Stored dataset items
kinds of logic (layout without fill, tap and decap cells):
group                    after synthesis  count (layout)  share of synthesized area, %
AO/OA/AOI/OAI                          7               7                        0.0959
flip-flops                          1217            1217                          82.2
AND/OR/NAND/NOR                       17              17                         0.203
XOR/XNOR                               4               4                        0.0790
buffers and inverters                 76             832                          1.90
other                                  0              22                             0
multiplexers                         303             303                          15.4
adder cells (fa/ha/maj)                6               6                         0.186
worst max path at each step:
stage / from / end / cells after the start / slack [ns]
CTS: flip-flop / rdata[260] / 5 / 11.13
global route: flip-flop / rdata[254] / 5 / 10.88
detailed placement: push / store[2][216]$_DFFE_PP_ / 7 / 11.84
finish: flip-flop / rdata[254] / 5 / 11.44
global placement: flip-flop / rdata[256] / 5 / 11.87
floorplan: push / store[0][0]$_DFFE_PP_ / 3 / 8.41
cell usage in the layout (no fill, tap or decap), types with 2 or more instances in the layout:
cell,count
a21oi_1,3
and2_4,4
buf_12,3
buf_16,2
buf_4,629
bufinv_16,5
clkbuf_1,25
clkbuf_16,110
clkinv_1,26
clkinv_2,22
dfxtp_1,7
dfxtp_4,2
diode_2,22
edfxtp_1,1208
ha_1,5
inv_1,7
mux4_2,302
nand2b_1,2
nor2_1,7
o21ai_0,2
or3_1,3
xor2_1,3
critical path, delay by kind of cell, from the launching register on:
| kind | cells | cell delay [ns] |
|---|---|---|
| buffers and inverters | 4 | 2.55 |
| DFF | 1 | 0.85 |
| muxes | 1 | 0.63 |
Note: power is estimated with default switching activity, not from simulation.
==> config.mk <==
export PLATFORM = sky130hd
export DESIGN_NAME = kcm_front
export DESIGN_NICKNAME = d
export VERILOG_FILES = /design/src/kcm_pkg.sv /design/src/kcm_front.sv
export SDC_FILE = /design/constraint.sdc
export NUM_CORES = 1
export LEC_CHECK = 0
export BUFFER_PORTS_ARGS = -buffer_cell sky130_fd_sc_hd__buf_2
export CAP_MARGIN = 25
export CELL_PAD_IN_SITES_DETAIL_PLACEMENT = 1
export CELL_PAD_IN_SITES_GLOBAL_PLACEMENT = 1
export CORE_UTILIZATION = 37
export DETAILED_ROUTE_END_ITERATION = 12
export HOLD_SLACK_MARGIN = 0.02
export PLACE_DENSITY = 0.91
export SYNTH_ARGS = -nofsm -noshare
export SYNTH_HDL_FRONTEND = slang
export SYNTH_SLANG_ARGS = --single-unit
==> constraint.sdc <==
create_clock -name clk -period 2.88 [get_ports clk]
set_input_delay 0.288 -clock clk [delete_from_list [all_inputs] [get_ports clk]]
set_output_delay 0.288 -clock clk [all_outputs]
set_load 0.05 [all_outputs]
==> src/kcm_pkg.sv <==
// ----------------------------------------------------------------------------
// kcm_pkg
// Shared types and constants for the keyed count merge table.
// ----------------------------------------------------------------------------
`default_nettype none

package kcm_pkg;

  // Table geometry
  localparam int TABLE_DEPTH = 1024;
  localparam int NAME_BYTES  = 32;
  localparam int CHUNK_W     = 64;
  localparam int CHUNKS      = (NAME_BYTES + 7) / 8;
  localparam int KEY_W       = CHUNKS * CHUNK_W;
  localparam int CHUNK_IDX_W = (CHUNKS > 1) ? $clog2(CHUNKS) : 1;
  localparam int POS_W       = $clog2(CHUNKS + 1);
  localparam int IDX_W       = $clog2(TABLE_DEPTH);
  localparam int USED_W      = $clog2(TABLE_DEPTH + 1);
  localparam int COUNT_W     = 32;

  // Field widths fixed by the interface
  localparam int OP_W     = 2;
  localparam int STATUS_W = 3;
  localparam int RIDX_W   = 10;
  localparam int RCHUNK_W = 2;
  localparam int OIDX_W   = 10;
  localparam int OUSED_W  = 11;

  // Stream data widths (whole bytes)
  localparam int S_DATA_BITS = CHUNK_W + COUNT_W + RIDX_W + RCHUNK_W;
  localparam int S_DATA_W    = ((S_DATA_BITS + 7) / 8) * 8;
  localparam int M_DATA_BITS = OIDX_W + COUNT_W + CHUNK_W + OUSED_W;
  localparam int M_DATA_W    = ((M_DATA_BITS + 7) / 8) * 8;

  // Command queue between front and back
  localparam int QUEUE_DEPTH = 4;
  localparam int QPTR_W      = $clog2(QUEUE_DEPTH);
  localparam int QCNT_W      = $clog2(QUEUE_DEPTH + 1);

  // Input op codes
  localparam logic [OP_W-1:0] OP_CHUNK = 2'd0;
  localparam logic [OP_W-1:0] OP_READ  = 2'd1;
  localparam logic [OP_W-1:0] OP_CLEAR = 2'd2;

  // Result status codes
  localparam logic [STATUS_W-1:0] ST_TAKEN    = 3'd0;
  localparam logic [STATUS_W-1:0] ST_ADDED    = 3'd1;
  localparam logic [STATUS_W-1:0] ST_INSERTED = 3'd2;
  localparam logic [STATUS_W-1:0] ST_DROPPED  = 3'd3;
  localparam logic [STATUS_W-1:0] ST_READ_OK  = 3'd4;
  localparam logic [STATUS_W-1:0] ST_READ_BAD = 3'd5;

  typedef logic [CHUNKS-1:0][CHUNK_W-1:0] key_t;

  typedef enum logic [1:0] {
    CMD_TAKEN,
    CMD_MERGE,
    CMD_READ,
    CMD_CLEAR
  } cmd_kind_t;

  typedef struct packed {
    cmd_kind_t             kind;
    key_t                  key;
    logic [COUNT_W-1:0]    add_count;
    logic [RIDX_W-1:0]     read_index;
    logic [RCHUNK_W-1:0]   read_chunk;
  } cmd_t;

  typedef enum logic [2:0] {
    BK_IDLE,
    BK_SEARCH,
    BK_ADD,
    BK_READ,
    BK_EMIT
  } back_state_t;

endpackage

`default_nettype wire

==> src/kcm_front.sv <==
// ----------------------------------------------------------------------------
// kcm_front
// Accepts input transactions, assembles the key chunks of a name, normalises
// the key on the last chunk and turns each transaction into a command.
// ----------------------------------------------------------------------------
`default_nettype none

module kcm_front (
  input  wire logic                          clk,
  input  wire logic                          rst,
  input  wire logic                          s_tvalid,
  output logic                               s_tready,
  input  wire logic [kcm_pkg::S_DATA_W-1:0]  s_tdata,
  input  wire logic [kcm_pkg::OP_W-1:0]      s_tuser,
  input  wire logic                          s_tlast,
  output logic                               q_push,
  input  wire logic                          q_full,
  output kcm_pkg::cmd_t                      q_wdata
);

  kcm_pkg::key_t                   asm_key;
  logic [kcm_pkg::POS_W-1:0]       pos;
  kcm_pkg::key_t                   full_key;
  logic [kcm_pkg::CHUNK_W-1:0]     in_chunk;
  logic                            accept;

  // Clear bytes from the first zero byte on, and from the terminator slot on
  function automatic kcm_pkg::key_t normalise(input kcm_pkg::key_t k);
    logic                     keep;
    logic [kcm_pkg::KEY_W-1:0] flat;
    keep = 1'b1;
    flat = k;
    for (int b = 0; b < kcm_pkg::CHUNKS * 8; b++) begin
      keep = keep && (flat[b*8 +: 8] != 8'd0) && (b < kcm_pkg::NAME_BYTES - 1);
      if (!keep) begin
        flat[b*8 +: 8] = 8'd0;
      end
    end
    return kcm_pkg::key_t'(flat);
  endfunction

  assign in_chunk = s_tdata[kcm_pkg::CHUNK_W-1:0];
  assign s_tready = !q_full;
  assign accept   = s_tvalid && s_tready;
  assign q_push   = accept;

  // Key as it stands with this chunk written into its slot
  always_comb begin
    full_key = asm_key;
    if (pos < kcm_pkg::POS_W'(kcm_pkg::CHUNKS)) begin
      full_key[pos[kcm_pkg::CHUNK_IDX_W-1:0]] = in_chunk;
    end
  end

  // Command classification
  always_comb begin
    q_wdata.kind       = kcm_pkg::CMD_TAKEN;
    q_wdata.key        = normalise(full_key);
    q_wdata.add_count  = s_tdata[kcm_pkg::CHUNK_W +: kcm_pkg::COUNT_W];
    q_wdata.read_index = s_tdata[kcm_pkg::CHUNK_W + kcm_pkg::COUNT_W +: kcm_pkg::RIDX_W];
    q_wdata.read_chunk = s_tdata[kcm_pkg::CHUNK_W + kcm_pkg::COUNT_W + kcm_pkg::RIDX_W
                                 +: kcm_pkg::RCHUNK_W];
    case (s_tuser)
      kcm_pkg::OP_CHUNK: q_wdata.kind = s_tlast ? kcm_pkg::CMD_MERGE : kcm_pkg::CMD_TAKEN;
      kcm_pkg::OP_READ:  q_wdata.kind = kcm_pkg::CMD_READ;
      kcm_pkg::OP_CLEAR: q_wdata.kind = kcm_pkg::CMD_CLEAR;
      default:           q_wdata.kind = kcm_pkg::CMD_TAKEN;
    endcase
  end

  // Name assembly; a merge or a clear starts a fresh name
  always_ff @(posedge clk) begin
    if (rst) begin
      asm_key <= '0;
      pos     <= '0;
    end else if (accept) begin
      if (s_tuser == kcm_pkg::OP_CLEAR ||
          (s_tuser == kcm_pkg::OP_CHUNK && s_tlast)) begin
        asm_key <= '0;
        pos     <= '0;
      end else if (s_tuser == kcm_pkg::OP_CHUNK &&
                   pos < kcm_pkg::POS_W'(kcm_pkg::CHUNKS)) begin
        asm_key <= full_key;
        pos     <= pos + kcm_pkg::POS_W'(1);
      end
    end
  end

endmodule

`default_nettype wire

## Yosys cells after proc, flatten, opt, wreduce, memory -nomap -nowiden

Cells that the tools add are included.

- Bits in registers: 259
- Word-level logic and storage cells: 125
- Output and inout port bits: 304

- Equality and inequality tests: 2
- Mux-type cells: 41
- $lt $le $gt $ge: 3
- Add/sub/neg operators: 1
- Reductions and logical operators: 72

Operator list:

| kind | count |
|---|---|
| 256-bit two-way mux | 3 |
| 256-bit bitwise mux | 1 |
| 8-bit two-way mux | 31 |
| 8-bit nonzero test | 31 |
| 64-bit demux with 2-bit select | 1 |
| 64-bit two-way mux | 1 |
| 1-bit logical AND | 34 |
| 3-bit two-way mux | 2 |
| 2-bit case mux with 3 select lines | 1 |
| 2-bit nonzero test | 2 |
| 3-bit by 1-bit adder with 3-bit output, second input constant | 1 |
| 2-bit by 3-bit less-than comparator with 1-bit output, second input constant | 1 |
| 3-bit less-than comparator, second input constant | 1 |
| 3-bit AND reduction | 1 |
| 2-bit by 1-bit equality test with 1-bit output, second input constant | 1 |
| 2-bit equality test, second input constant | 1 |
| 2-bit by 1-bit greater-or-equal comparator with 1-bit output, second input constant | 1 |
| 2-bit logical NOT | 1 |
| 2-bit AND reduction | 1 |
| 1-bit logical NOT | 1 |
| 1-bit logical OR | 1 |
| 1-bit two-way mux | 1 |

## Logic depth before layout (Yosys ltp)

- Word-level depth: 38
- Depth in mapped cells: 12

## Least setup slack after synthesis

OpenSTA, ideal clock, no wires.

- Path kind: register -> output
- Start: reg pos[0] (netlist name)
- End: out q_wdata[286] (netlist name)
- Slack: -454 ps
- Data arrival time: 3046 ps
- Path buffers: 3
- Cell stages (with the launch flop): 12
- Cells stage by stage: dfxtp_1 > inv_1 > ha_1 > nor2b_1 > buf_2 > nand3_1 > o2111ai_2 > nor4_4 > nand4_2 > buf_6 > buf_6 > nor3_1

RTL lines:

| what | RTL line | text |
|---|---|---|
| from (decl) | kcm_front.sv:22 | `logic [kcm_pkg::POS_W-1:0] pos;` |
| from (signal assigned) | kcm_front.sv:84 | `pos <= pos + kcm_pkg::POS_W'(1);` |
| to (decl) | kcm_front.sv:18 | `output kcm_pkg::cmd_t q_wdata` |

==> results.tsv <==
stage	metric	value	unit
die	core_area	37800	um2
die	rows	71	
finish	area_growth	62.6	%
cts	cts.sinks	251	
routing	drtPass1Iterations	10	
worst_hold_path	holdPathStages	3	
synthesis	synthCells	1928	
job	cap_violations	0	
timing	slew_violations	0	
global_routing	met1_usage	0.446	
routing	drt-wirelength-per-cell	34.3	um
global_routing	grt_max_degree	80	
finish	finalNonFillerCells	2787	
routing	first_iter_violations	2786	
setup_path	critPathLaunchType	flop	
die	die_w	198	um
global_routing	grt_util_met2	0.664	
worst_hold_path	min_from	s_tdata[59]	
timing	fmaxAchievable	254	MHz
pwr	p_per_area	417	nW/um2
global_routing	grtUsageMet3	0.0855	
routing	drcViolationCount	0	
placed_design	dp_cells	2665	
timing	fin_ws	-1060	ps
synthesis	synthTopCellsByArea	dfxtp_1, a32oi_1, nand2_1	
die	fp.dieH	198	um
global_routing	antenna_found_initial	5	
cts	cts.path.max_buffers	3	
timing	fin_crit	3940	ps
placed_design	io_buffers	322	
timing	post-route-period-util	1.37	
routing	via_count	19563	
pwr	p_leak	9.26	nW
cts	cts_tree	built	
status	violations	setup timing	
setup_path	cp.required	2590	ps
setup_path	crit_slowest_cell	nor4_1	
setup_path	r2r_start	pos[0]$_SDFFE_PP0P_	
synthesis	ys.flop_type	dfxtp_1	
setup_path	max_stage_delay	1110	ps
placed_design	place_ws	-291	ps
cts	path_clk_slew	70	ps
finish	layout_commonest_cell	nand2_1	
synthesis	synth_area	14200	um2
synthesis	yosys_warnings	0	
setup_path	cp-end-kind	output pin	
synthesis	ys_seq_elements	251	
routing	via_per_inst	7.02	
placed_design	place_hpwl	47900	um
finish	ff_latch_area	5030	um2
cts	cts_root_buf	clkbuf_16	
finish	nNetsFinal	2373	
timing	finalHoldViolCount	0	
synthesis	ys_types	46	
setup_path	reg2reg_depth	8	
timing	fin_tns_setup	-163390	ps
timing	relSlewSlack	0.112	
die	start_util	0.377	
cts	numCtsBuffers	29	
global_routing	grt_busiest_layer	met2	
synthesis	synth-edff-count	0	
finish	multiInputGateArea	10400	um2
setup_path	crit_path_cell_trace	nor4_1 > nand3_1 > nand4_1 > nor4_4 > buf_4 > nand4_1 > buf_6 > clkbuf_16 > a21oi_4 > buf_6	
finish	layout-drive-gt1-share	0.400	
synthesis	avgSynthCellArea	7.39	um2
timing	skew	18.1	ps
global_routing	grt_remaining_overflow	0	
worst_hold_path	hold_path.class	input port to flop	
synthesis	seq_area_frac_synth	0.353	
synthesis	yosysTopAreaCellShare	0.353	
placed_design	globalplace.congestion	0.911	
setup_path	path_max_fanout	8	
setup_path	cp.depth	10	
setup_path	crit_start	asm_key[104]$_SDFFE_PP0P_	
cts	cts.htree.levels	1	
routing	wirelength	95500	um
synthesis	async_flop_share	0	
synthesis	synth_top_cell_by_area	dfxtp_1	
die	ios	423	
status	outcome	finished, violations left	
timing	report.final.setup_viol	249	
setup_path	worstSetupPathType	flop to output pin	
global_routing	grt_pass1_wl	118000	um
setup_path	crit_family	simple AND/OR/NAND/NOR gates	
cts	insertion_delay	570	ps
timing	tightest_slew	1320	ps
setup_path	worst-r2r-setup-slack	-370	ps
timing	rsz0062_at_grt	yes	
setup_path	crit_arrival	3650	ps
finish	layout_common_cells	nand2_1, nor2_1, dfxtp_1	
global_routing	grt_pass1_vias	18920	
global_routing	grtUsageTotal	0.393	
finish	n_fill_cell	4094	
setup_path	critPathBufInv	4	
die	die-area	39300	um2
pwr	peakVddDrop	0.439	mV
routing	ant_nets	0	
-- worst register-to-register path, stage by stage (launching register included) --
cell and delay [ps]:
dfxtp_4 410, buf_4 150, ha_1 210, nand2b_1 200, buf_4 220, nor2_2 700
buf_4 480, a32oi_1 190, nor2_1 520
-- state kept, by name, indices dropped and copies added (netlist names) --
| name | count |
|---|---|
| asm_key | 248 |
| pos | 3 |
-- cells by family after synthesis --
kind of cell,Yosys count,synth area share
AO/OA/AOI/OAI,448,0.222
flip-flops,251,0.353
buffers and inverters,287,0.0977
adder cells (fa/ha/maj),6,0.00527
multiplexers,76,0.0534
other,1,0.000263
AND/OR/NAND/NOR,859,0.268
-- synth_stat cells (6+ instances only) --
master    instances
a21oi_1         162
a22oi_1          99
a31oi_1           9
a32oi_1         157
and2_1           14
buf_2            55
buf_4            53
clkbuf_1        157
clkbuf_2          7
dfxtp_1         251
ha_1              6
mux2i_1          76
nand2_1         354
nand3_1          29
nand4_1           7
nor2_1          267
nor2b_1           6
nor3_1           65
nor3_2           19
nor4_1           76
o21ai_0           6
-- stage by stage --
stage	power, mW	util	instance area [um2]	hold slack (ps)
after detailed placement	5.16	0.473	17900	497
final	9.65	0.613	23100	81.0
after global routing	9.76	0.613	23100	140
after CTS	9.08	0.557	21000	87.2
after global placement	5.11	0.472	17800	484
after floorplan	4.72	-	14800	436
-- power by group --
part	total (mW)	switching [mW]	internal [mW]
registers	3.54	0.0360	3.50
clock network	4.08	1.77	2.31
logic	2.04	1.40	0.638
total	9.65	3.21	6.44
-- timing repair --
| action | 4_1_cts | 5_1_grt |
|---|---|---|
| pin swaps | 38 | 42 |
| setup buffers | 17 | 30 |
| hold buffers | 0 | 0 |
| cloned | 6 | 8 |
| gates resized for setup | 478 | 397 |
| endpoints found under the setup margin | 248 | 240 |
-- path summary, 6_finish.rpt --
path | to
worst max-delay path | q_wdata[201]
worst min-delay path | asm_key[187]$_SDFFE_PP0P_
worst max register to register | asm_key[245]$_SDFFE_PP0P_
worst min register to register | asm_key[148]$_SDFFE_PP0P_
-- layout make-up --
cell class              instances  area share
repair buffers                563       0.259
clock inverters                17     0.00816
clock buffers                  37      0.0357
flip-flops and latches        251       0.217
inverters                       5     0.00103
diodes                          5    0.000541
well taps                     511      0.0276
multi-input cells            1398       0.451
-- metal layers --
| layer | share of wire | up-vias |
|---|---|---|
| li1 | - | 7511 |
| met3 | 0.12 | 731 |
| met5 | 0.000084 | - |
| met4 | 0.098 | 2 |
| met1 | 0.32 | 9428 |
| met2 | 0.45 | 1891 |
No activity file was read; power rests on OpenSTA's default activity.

(Requirement): Each line above that contains the string "less" should be copied.

(Answer for this exercise):
| 2-bit by 3-bit less-than comparator with 1-bit output, second input constant | 1 |
| 3-bit less-than comparator, second input constant | 1 |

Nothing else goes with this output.